Pero lo que verdaderamente establece una frontera en la película es una escena posterior: la visita del Gringo y el cura a la casa de Roberto en la mañana siguiente. En esa escena lo que se desarma es la fluidez que la historia traía hasta ese momento para imponerle elementos que funcionan como excusas para el avance narrativo. Si ya podía preverse esa derivación cuando en el momento del robo vemos de fondo el pasacalle que dice “No a la antena”, la entrada del tema desvía al personaje de su centro. Roberto, el Bandido, no necesitaba de la excusa del hecho social para redimirse. Su redención estaba planteada en seguir la línea del reencuentro con El Gringo, un personaje que asoma poderoso pero que queda sub-utilizado. Lo que pone en el centro el hecho de la lucha comunitaria contra la antena, es una implicación en algo que es más grande que la historia del personaje y que luce forzado. De allí se deriva no solamente el compromiso de Roberto con la causa –la escena en que sirve las bebidas a los niños cuando llega es tan breve como forzada e innecesaria-, la irrupción de la orden de desalojo convenientemente dispuesta mientras están preparando el festival y la pelea con la policía que termina con Roberto y el cura en la comisaría. La compresión temporal del relato –entre el robo del auto y el festival pasan no más de 48 horas-, la irrupción de elementos ajenos a la historia del personaje hacen que la segunda parte de la película pierda de vista lo que había construido hasta ese momento. No es que pierda el objetivo –la redención del personaje- sino que en lugar de llevarlo por el camino más interesante y quizás más trabajoso de relacionarlo con sus orígenes, prefiere tomar un atajo que lo sumerge en un compromiso que se inserta desde afuera.

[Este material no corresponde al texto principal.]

===== src/trl_map.svh =====
`ifndef TRL_MAP_SVH
`define TRL_MAP_SVH

// ======================================================================
// register offsets
`define TRL_ADDR_W        12
`define TRL_OFS_MISC_CTL  12'h600
`define TRL_OFS_STAT_MISC 12'h604
`define TRL_OFS_RUN5      12'h634
`define TRL_OFS_RUN6P     12'h638
`define TRL_OFS_STATUS    12'h63C

// ======================================================================
// field layout of limit and count registers
`define TRL_FLD_W         11
`define TRL_HI_MSB        26
`define TRL_HI_LSB        16
`define TRL_LO_MSB        10
`define TRL_LO_LSB        0

// ======================================================================
// control register bits and retry field
`define TRL_BIT_PROG      0
`define TRL_BIT_RESTORE_DEFAULTS   1
`define TRL_BIT_ENTROPY_VALID   2
`define TRL_BIT_ERR       3
`define TRL_RTY_W         4
`define TRL_RTY_MSB       19
`define TRL_RTY_LSB       16

// ======================================================================
// status failure bits
`define TRL_FAIL_6P_ONE   11
`define TRL_FAIL_6P_ZERO  10
`define TRL_FAIL_5_ONE    9
`define TRL_FAIL_5_ZERO   8
`define TRL_FAIL_W        16

// ======================================================================
// defaults and run length constants
`define TRL_DEF_RANGE     11'h02E
`define TRL_DEF_MAX       11'h02F
`define TRL_DEF_RETRY     4'h1
`define TRL_SAMPLE_BITS   256
`define TRL_LEN_W         3
`define TRL_LEN_FIVE      3'h5
`define TRL_LEN_SIX       3'h6

`endif


===== src/trl_pkg.sv =====
`include "trl_map.svh"

package trl_pkg;
  typedef logic [`TRL_FLD_W-1:0] trl_cnt_type;
  typedef logic [`TRL_RTY_W-1:0] trl_rty_type;
  typedef logic [`TRL_ADDR_W-1:0] trl_addr_type;

  typedef enum logic [3:0] {
    TRL_IDLE   = 4'b0001,
    TRL_SAMPLE = 4'b0010,
    TRL_CHECK  = 4'b0100,
    TRL_DONE   = 4'b1000
  } trl_state_type;
endpackage


===== src/trl_run_if.sv =====
`timescale 1ns/10ps
`default_nettype none

interface trl_run_if;
  logic sample_bit;
  logic sample_valid;
  logic clear;
  logic len5_one;
  logic len5_zero;
  logic len6_one;
  logic len6_zero;

  modport detector (
    input  sample_bit, sample_valid, clear,
    output len5_one, len5_zero, len6_one, len6_zero
  );
  modport ctrl (
    output sample_bit, sample_valid, clear,
    input  len5_one, len5_zero, len6_one, len6_zero
  );
endinterface

`default_nettype wire


===== src/trl_run_length_check.sv =====
`timescale 1ns/10ps
`default_nettype none
`include "trl_map.svh"

module trl_run_length_check #(
  parameter int SAMPLE_BITS = `TRL_SAMPLE_BITS
) (
  input  wire logic                clk,
  input  wire logic                rst_n,
  input  wire trl_pkg::trl_addr_type addr,
  input  wire logic [31:0]         wdata,
  input  wire logic                wr_en,
  input  wire logic                rd_en,
  output logic [31:0]              rdata,
  input  wire logic                raw_bit,
  input  wire logic                raw_bit_valid,
  input  wire logic [15:0]         other_fail,
  output logic                     entropy_valid,
  output logic                     gen_error,
  output logic                     program_mode
);
  import trl_pkg::*;

  trl_state_type       state_ff;
  logic                prog_ff;
  logic                valid_ff;
  logic                err_ff;
  trl_rty_type         retry_set_ff;
  trl_rty_type         retry_cnt_ff;
  trl_cnt_type         r5_rng_ff;
  trl_cnt_type         r5_max_ff;
  trl_cnt_type         r6_rng_ff;
  trl_cnt_type         r6_max_ff;
  trl_cnt_type         c5_one_ff;
  trl_cnt_type         c5_zero_ff;
  trl_cnt_type         c6_one_ff;
  trl_cnt_type         c6_zero_ff;
  logic [15:0]         fail_ff;
  logic [31:0]         rdata_ff;
  logic [15:0]         bit_cnt_ff;
  logic [3:0]          own_fail;
  logic [15:0]         nxt_fail;
  logic                any_fail;
  logic                wr_ctl;
  logic                wr_misc;
  logic                restore;
  logic                start_gen;
  logic                last_bit;
  logic [31:0]         nxt_rdata;
  trl_run_if run_bus ();

  // ======================================================================
  // helpers
  function automatic logic [31:0] pack_pair(input trl_cnt_type hi, input trl_cnt_type lo);
    logic [31:0] w;
    w = 32'h0000_0000;
    w[`TRL_HI_MSB:`TRL_HI_LSB] = hi;
    w[`TRL_LO_MSB:`TRL_LO_LSB] = lo;
    return w;
  endfunction

  // count = max - runs; a run closed by the last bit is one event behind the
  // counter in CHECK, so ev takes it off first (runs < max, runs > max - range)
  function automatic logic test_pass(input trl_cnt_type cnt, input logic ev, input trl_cnt_type rng);
    return (cnt > trl_cnt_type'(ev)) && (cnt - trl_cnt_type'(ev) < rng);
  endfunction

  function automatic trl_cnt_type dec_sat(input trl_cnt_type cnt);
    return (cnt == '0) ? cnt : cnt - trl_cnt_type'(1);
  endfunction

  // ======================================================================
  // decode
  assign wr_ctl    = wr_en && addr == `TRL_OFS_MISC_CTL;
  assign wr_misc   = wr_en && addr == `TRL_OFS_STAT_MISC;
  assign restore   = wr_ctl && wdata[`TRL_BIT_RESTORE_DEFAULTS];
  assign start_gen = state_ff == TRL_IDLE && !prog_ff;
  assign last_bit  = raw_bit_valid && bit_cnt_ff == 16'(SAMPLE_BITS - 1);

  assign own_fail[0] = !test_pass(c5_zero_ff, run_bus.len5_zero, r5_rng_ff);
  assign own_fail[1] = !test_pass(c5_one_ff, run_bus.len5_one, r5_rng_ff);
  assign own_fail[2] = !test_pass(c6_zero_ff, run_bus.len6_zero, r6_rng_ff);
  assign own_fail[3] = !test_pass(c6_one_ff, run_bus.len6_one, r6_rng_ff);

  always_comb begin
    nxt_fail = other_fail;
    nxt_fail[`TRL_FAIL_5_ZERO]  = own_fail[0];
    nxt_fail[`TRL_FAIL_5_ONE]   = own_fail[1];
    nxt_fail[`TRL_FAIL_6P_ZERO] = own_fail[2];
    nxt_fail[`TRL_FAIL_6P_ONE]  = own_fail[3];
  end

  assign any_fail = |nxt_fail;

  // ======================================================================
  // detector hookup
  assign run_bus.sample_bit   = raw_bit;
  assign run_bus.sample_valid = raw_bit_valid && state_ff == TRL_SAMPLE;
  assign run_bus.clear        = state_ff != TRL_SAMPLE;

  trl_run_detector u_detector (
    .clk   (clk),
    .rst_n (rst_n),
    .run   (run_bus.detector)
  );

  // ======================================================================
  // control register: mode select
  always_ff @(posedge clk) begin
    if (!rst_n)
      prog_ff <= 1'b1;
    else if (wr_ctl)
      prog_ff <= wdata[`TRL_BIT_PROG];
  end

  // ======================================================================
  // generation sequence
  always_ff @(posedge clk) begin
    if (!rst_n) begin
      state_ff <= TRL_IDLE;
    end else begin
      unique case (state_ff)
        TRL_IDLE: begin
          if (!prog_ff)
            state_ff <= TRL_SAMPLE;
        end
        TRL_SAMPLE: begin
          if (prog_ff)
            state_ff <= TRL_IDLE;
          else if (last_bit)
            state_ff <= TRL_CHECK;
        end
        TRL_CHECK: begin
          // retry restarts sampling with freshly loaded counters
          if (any_fail && retry_cnt_ff != '0)
            state_ff <= TRL_SAMPLE;
          else
            state_ff <= TRL_DONE;
        end
        TRL_DONE: begin
          if (prog_ff)
            state_ff <= TRL_IDLE;
        end
      endcase
    end
  end

  always_ff @(posedge clk) begin
    if (!rst_n || state_ff != TRL_SAMPLE)
      bit_cnt_ff <= 16'h0000;
    else if (raw_bit_valid)
      bit_cnt_ff <= bit_cnt_ff + 16'h0001;
  end

  // ======================================================================
  // completion flags
  always_ff @(posedge clk) begin
    if (!rst_n || prog_ff)
      valid_ff <= 1'b0;
    else if (state_ff == TRL_CHECK && !(any_fail && retry_cnt_ff != '0))
      valid_ff <= 1'b1;
  end

  always_ff @(posedge clk) begin
    if (!rst_n || start_gen)
      err_ff <= 1'b0;
    else if (state_ff == TRL_CHECK && any_fail && retry_cnt_ff == '0)
      err_ff <= 1'b1;
  end

  always_ff @(posedge clk) begin
    if (!rst_n || start_gen)
      fail_ff <= 16'h0000;
    else if (state_ff == TRL_CHECK)
      fail_ff <= nxt_fail;
  end

  // ======================================================================
  // retry setting and remaining retries
  always_ff @(posedge clk) begin
    if (!rst_n)
      retry_set_ff <= `TRL_DEF_RETRY;
    else if (wr_misc)
      retry_set_ff <= wdata[`TRL_RTY_MSB:`TRL_RTY_LSB];
  end

  always_ff @(posedge clk) begin
    if (!rst_n)
      retry_cnt_ff <= `TRL_DEF_RETRY;
    else if (wr_misc)
      retry_cnt_ff <= wdata[`TRL_RTY_MSB:`TRL_RTY_LSB];
    else if (start_gen)
      retry_cnt_ff <= retry_set_ff;
    else if (state_ff == TRL_CHECK && any_fail && retry_cnt_ff != '0)
      retry_cnt_ff <= retry_cnt_ff - trl_rty_type'(1);
  end

  // ======================================================================
  // limit registers, writable only in program mode; restore defaults reloads them in any mode
  always_ff @(posedge clk) begin
    if (!rst_n || restore) begin
      r5_rng_ff <= `TRL_DEF_RANGE;
      r5_max_ff <= `TRL_DEF_MAX;
    end else if (wr_en && prog_ff && addr == `TRL_OFS_RUN5) begin
      r5_rng_ff <= wdata[`TRL_HI_MSB:`TRL_HI_LSB];
      r5_max_ff <= wdata[`TRL_LO_MSB:`TRL_LO_LSB];
    end
  end

  always_ff @(posedge clk) begin
    if (!rst_n || restore) begin
      r6_rng_ff <= `TRL_DEF_RANGE;
      r6_max_ff <= `TRL_DEF_MAX;
    end else if (wr_en && prog_ff && addr == `TRL_OFS_RUN6P) begin
      r6_rng_ff <= wdata[`TRL_HI_MSB:`TRL_HI_LSB];
      r6_max_ff <= wdata[`TRL_LO_MSB:`TRL_LO_LSB];
    end
  end

  // ======================================================================
  // run counters; reloaded from max at every pass, so a retry starts clean
  always_ff @(posedge clk) begin
    if (!rst_n) begin
      c5_one_ff  <= '0;
      c5_zero_ff <= '0;
    end else if (start_gen || (state_ff == TRL_CHECK && any_fail && retry_cnt_ff != '0)) begin
      c5_one_ff  <= r5_max_ff;
      c5_zero_ff <= r5_max_ff;
    end else begin
      if (run_bus.len5_one)
        c5_one_ff <= dec_sat(c5_one_ff);
      if (run_bus.len5_zero)
        c5_zero_ff <= dec_sat(c5_zero_ff);
    end
  end

  always_ff @(posedge clk) begin
    if (!rst_n) begin
      c6_one_ff  <= '0;
      c6_zero_ff <= '0;
    end else if (start_gen || (state_ff == TRL_CHECK && any_fail && retry_cnt_ff != '0)) begin
      c6_one_ff  <= r6_max_ff;
      c6_zero_ff <= r6_max_ff;
    end else begin
      if (run_bus.len6_one)
        c6_one_ff <= dec_sat(c6_one_ff);
      if (run_bus.len6_zero)
        c6_zero_ff <= dec_sat(c6_zero_ff);
    end
  end

  // ======================================================================
  // read mux; writes to count and status addresses fall through unused
  always_comb begin
    nxt_rdata = 32'h0000_0000;
    unique case (addr)
      `TRL_OFS_MISC_CTL: begin
        nxt_rdata[`TRL_BIT_PROG]    = prog_ff;
        nxt_rdata[`TRL_BIT_ENTROPY_VALID] = valid_ff;
        nxt_rdata[`TRL_BIT_ERR]     = err_ff;
      end
      `TRL_OFS_STAT_MISC: begin
        nxt_rdata[`TRL_RTY_MSB:`TRL_RTY_LSB] = retry_set_ff;
      end
      `TRL_OFS_RUN5: begin
        nxt_rdata = prog_ff ? pack_pair(r5_rng_ff, r5_max_ff)
                            : pack_pair(c5_one_ff, c5_zero_ff);
      end
      `TRL_OFS_RUN6P: begin
        nxt_rdata = prog_ff ? pack_pair(r6_rng_ff, r6_max_ff)
                            : pack_pair(c6_one_ff, c6_zero_ff);
      end
      `TRL_OFS_STATUS: begin
        if (!prog_ff) begin
          nxt_rdata[`TRL_FAIL_W-1:0]           = fail_ff;
          nxt_rdata[`TRL_RTY_MSB:`TRL_RTY_LSB] = retry_cnt_ff;
        end
      end
      default: nxt_rdata = 32'h0000_0000;
    endcase
  end

  always_ff @(posedge clk) begin
    if (!rst_n)
      rdata_ff <= 32'h0000_0000;
    else if (rd_en)
      rdata_ff <= nxt_rdata;
    else
      rdata_ff <= 32'h0000_0000;
  end

  assign rdata         = rdata_ff;
  assign entropy_valid = valid_ff;
  assign gen_error     = err_ff;
  assign program_mode  = prog_ff;
endmodule

`default_nettype wire


===== src/trl_run_detector.sv =====
`timescale 1ns/10ps
`default_nettype none
`include "trl_map.svh"

module trl_run_detector (
  input wire logic  clk,
  input wire logic  rst_n,
  trl_run_if.detector run
);
  logic                  cur_ff;
  logic [`TRL_LEN_W-1:0] len_ff;
  logic                  started_ff;
  logic                  bounded_ff;

  // ======================================================================
  // run tracking; a run only counts once an opposite bit precedes it
  always_ff @(posedge clk) begin
    if (!rst_n || run.clear) begin
      cur_ff     <= 1'b0;
      len_ff     <= '0;
      started_ff <= 1'b0;
      bounded_ff <= 1'b0;
    end else if (run.sample_valid) begin
      if (!started_ff) begin
        cur_ff     <= run.sample_bit;
        len_ff     <= `TRL_LEN_W'(1);
        started_ff <= 1'b1;
      end else if (run.sample_bit == cur_ff) begin
        // saturate: six and longer look the same
        if (len_ff != `TRL_LEN_SIX)
          len_ff <= len_ff + `TRL_LEN_W'(1);
      end else begin
        cur_ff     <= run.sample_bit;
        len_ff     <= `TRL_LEN_W'(1);
        bounded_ff <= 1'b1;
      end
    end
  end

  // ======================================================================
  // one-cycle events when a bounded run closes
  always_ff @(posedge clk) begin
    if (!rst_n || run.clear) begin
      run.len5_one  <= 1'b0;
      run.len5_zero <= 1'b0;
      run.len6_one  <= 1'b0;
      run.len6_zero <= 1'b0;
    end else begin
      run.len5_one  <= 1'b0;
      run.len5_zero <= 1'b0;
      run.len6_one  <= 1'b0;
      run.len6_zero <= 1'b0;
      if (run.sample_valid && started_ff && bounded_ff && run.sample_bit != cur_ff) begin
        run.len5_one  <= cur_ff && len_ff == `TRL_LEN_FIVE;
        run.len5_zero <= !cur_ff && len_ff == `TRL_LEN_FIVE;
        run.len6_one  <= cur_ff && len_ff == `TRL_LEN_SIX;
        run.len6_zero <= !cur_ff && len_ff == `TRL_LEN_SIX;
      end
    end
  end
endmodule

`default_nettype wire


===== config.mk =====
export PLATFORM = sky130hd
export DESIGN_NAME = trl_run_length_check
export DESIGN_NICKNAME = d
export VERILOG_FILES = /design/src/trl_pkg.sv /design/src/trl_run_if.sv /design/src/trl_run_length_check.sv /design/src/trl_run_detector.sv
export VERILOG_INCLUDE_DIRS = /design/src
export SDC_FILE = /design/constraint.sdc
export NUM_CORES = 1
export LEC_CHECK = 0
export BUFFER_PORTS_ARGS = -buffer_cell sky130_fd_sc_hd__buf_2
export CORE_MARGIN = 3
export CORE_UTILIZATION = 60
export DETAILED_ROUTE_END_ITERATION = 8
export PLACE_DENSITY_LB_ADDON = 0.12
export SLEW_MARGIN = 5
export SYNTH_ARGS = -nofsm -noshare
export SYNTH_HDL_FRONTEND = slang
export SYNTH_HIERARCHICAL = 1
export SYNTH_SLANG_ARGS = --single-unit

===== constraint.sdc =====
create_clock -name clk -period 10.67 [get_ports clk]
set_clock_uncertainty 0.15 [all_clocks]
set_input_delay 1.6005 -clock clk [delete_from_list [all_inputs] [get_ports clk]]
set_output_delay 1.6005 -clock clk [all_outputs]
set_load 0.05 [all_outputs]

==> results.md, run 1 <==
- Tot Pwr: between 0.001 and 0.0015 W
- Core area: between 15000 and 20000 µm²
- Layout Cells excl Fill: approximately 1.5k
- Arrival @ worst endpoint: approximately 5.0 ns
- Die H: between 100 and 150 µm
- Die width: about 130 µm
- Port Buffer Count: between 80 and 90
- Area growth, synth to finish: 9.323%
- Sw Ratio: 0.2451
- Num CTS Buffers: 17
- CTS-repair resized insts: 0
- F_max: about 210 MHz
- Total gr overflow: 0
- Maximum vdd drop: 0.1118 mV
- Clk_lat worst skew: approximately 0.43 ns
- Residual DRC: 0
- Synth Cell Area: ~10000 µm²
- I/O pin total: between 100 and 150
- Layout cells sized above 1: 0.1315
- Drt first pass iters: 6
- Gate power share: 0.049
- Unrepaired setup endpoints after global routing: false
- Site Rows: between 40 and 50
- Final antenna-violating net count: 0
- Die ar.: around 18000 µm²
- Root cell of the clock tree: clkbuf_16
- Slew @ Worst Pin: between 1 and 1.5 ns
- Post-synthesis sequential area ratio: 0.3458
- Antenna fix cells: 0
- Post-synthesis async set-or-reset flop share: 0
- Power per Cell Area: about 120 nW/µm²
- Worst setup SP type: register
- Switching Power: approximately 0.00033 W
- Finished Core Util: 0.6780
- Fin. Hold Viols: 0
- Clock Tree Buf Depth: 2
- Clock power share: 0.463
- Initial antenna violation count: 0
- Cell taking the most area after synthesis: dfxtp_1
- Max Cap Viol: 0
- Final Instance Area: between 10000 and 15000 µm²
- Hpwl dp: slightly below 20000 µm
- GRT Util Overall: 0.3012
- P_int: between 0.001 and 0.0015 W
- Synth Register Bits: roughly 170
- Placer Congestion: 0.9683
- R2R setup slack: 5.86 ns
- Final net count: 1369
- Leakage power total: about 4.6 nW
- Setup repair bufs after CTS: 0
- Max-slew violation count: 0
- Cells after synthesis: approximately 1.2k
- Worst hold path class: register to register
- Post-CTS Hold Fix Bufs: 0
- Max FFs per register: 27
- Via count: around 8.9k
- Status: finished, final reports clean
- Most frequent cell after synthesis: nand2_1
- First-pass GRT wire length: about 43000 µm
- CTS clock-pin slew for the worst setup and hold paths: around 0.070 ns
- Largest net degree at the start of global routing: between 60 and 70
- H-tree depth: 4
- Post-synth EDFFs: 0
- Placed cell area: 10300 µm²
- Placed cell count: ~1.4k
- Setup CP Type: register to register
- Crit path required time: roughly 11 ns
- Final period utilization: 0.4505
- TritonCTS clock tree: yes
- Vias in the first global route: around 8.3k
- Routed vias/inst: 6.033
- Post-synth top flop: dfxtp_1
- Sequential share of power: 0.487
- Synth Warn #: 6
- Filler Cell Count: between 1k and 1.5k
- Routed WL per cell: ~19 µm
- Wirelength, routed: around 27000 µm
- Crit-path max FO: 44
- Commonest cells post-synth: 244 x nand2_1, 172 x dfxtp_1, 82 x a21oi_1, 75 x nor2_1, 61 x ha_1
- Initial Util: 0.6201
- Netlist cell types: 78
- # clock sinks: roughly 170
- Synth area leaders: dfxtp_1 35%, nand2_1 9.2%, ha_1 7.7%
- Slew HR: 0.2702
- Drt first-iter violations: 911
- Fin crit period: between 4 and 5 ns
- Crit end category: register
- Mean Syn Cell Area: between 8 and 9 µm²
- Sum Neg Setup Slack: 0 ns
- Area fraction of the dominant cell type after synthesis: 0.3458
- Setup-failing EPs final: 0
-- power groups by stage --
stage,Sequential (W),Combinational (W),Clock (W)
global route,0.000651,0.0000724,0.000649
CTS,0.000650,0.0000655,0.000625
global placement,0.000665,0.0000649,0
finish,0.000650,0.0000658,0.000618
detailed placement,0.000665,0.0000651,0
floorplan,0.000663,0.0000433,0
-- logic make-up (layout without fill, tap and decap cells) --
logic type / Yosys count / in the layout / share of synthesized area
fa+ha+maj: 61 / 61 / 0.07664
flops: 172 / 172 / 0.3458
buf+inv: 132 / 167 / 0.05968
compound gates: 219 / 219 / 0.1485
simple gates: 483 / 483 / 0.2280
other cells: 1 / 5 / 0.0003766
mux: 55 / 55 / 0.05842
xor+xnor: 93 / 93 / 0.08255
-- routing by layer --
metal / vias up / part of all wire / GRT usage
li1: 4298 / - / -
met1: 4190 / 0.45 / 0.4096
met2: 335 / 0.47 / 0.4908
met3: 51 / 0.066 / 0.05142
met4: 0 / 0.020 / 0.09502
met5: - / 0 / 0
-- critical path, cell delays in order, from the launching register on --
cell      delay (ns)
dfxtp_1         0.34
inv_1           0.19
ha_1            0.23
ha_1            0.20
nand2_1         0.07
or2_2           0.32
nor3_1          0.23
xor2_1          0.21
ha_1            0.27
and4_1          0.21
a221o_1         0.33
a211oi_1        0.51
nand4_2         0.38
a21oi_4         0.20
buf_4           0.57
mux2i_1         0.26
-- final cells by class --
| type | count | area, µm² | area share |
|---|---|---|---|
| Timing Repair Buffer | 89 | 465.4 | 0.04275 |
| Multi-Input combinational cell | 916 | 5949 | 0.5465 |
| Tap cell | 216 | 270.3 | 0.02482 |
| Inverter | 46 | 172.7 | 0.01586 |
| Clock buffer | 19 | 452.9 | 0.04160 |
| Clock inverter | 13 | 132.6 | 0.01218 |
| Sequential cell | 172 | 3443 | 0.3163 |
-- path summary, 6_finish.rpt --
kind	start	end	depth (start not counted)
max	c6_zero_ff[0]$_SDFFE_PN0P_	c5_one_ff[0]$_SDFFE_PN0P_	15
min	fail_ff[15]$_SDFFE_PP0P_	fail_ff[15]$_SDFFE_PP0P_	2
min reg2reg	fail_ff[15]$_SDFFE_PP0P_	fail_ff[15]$_SDFFE_PP0P_	2
max reg2reg	c6_zero_ff[0]$_SDFFE_PN0P_	c5_one_ff[0]$_SDFFE_PN0P_	15
-- cells in the final DEF, fill, tap and decap left out, types with 5 or more instances in the layout --
master,synthesis,routed
a221oi_1,10,10
or3_1,16,16
dfxtp_1,172,172
o211ai_1,14,14
and3_1,8,8
o21a_1,5,5
ha_1,61,61
xnor2_1,44,44
clkbuf_16,0,17
a21oi_1,82,82
nand3b_1,6,6
o21ai_0,21,21
o221ai_1,8,8
conb_1,1,5
inv_1,45,45
mux2i_1,30,30
nand4_1,9,9
a311oi_1,10,10
buf_2,19,81
a21o_1,5,5
mux2_2,25,25
nand2b_1,5,5
xor2_1,48,48
nand2_1,244,244
and4_1,5,5
a22oi_1,17,17
buf_4,6,8
nor3_1,27,27
nor2_1,75,75
nor4_1,18,18
a31oi_1,9,9
and2_1,12,12
a211oi_1,6,6
nand3_1,31,31
-- metrics by stage --
stage	hold slack, ns	setup slack, ns
6_report	0.2997	5.863
5_1_grt	0.3196	5.610
4_1_cts	0.3021	5.956
3_5_place_dp	0.2908	5.961
3_3_place_gp	0.2833	5.994
2_1_floorplan	0.2796	7.017
(Power assumes the default switching activity.)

Lo que sucede en ese quiebre de la película es el pasaje definitivo de la sugerencia y la exploración del personaje a la previsibilidad y la acción como forma de resolver su narrativa. En ese pasaje, el relato se debilita y pierde el interés que había generado y las expectativas que había creado. Más allá de que en ese tramo aún subsisten algunos momentos que parecen querer recuperar el aliento inicial –la caminata con Rulo por el barrio, la charla con el cura en el calabozo, la decisión de no contarle a su manager después de dudar entre qué mensaje dejarle en el teléfono-, la sensación es que la apuesta es ahora por la representación de ese cambio en términos simbólicos. El Roberto apocado de la escena inicial, vestido de traje e impecable que se sube a un escenario de un teatro lleno después de pasar por los largos pasillos de bambalinas ha dejado lugar a este nuevo Roberto, que llega pasando entre la gente a la que saluda, vestido con una chaqueta roja intervenida por su propia hija, dispuesto a subirse a un pequeño escenario donde lo esperan músicos que apenas conoce para, ahora sí, poder cantar aquella canción que en el estudio no podía y que dice, de manera previsible que “Volveré, volveré a cantar, a ser feliz”. Eso que ya sabíamos y que no necesitábamos que se subraye de una manera tan evidente que pareciera que la película duda de la capacidad de sus propios espectadores.
Calificación: 6/10
Bandido (Argentina, 2021). Dirección: Luciano Juncos. Guion: Renzo Orestes Felippa y Luciano Juncos. Fotografía: Nadir Medina. Música: Álvaro Fombellida. Elenco: Osvaldo laport, Juanma Lara, Vicky Rios, Hernán Alvarellos. Duración: 95 minutos.